Work task — Filter the entries, keeping every line with the word "sequencer".

(Stored dataset items)
========

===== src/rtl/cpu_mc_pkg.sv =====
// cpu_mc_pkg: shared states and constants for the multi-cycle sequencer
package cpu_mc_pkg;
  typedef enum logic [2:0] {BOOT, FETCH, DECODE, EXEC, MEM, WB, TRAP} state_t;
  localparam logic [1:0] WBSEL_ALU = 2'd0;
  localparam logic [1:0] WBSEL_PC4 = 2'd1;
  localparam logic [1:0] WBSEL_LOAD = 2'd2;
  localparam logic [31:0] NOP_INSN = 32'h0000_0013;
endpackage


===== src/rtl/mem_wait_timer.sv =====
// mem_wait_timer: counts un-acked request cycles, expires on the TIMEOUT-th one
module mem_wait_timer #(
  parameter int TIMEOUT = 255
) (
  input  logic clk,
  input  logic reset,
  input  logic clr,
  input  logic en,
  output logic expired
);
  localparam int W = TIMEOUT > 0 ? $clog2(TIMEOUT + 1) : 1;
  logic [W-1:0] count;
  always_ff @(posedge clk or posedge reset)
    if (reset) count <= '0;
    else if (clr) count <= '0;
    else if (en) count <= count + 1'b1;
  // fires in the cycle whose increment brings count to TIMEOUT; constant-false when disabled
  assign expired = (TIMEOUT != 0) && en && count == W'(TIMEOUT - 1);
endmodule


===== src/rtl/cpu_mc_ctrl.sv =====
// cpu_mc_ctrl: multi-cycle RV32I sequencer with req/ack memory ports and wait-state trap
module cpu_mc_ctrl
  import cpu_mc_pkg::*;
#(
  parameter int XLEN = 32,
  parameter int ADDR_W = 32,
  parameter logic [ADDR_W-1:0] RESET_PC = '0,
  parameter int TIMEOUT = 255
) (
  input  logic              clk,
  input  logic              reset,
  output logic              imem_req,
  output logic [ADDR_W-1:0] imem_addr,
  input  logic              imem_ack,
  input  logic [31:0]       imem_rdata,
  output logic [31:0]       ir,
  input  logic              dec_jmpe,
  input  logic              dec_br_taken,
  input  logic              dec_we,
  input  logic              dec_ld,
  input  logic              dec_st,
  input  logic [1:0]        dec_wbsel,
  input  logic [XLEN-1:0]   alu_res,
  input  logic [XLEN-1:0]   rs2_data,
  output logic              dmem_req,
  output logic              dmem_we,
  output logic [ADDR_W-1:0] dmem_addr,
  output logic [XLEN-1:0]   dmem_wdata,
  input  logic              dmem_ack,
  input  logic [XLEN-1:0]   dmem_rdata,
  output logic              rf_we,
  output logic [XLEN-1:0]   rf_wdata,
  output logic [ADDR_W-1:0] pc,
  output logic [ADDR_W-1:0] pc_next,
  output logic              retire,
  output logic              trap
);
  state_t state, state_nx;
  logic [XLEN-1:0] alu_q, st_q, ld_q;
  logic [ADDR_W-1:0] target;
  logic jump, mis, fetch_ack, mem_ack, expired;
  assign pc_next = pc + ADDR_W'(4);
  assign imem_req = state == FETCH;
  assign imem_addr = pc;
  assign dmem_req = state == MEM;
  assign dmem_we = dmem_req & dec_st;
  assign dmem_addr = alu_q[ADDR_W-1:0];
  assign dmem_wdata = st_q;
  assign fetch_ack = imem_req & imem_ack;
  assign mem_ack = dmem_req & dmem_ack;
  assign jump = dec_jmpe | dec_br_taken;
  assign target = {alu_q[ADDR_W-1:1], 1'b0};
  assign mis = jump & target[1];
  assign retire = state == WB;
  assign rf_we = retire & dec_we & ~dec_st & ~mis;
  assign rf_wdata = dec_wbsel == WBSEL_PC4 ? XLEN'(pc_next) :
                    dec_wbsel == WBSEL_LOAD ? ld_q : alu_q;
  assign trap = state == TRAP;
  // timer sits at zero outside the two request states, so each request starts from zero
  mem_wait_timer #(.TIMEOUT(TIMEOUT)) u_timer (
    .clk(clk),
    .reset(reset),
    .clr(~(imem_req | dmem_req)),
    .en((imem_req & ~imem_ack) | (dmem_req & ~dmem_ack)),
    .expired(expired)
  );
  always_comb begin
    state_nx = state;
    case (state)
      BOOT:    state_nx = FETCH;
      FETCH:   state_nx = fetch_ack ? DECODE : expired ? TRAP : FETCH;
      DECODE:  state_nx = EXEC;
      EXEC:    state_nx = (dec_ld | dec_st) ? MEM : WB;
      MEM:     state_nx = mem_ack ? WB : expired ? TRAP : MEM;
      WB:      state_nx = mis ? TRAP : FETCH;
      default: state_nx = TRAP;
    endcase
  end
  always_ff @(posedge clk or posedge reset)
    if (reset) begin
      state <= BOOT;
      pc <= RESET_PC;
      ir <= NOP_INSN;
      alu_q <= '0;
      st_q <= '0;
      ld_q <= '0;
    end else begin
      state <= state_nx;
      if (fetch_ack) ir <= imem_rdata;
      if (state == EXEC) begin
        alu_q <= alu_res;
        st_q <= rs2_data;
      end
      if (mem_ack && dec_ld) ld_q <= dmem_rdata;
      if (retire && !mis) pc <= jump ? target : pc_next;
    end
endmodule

========

Finished task —
// cpu_mc_pkg: shared states and constants for the multi-cycle sequencer
// cpu_mc_ctrl: multi-cycle RV32I sequencer with req/ack memory ports and wait-state trap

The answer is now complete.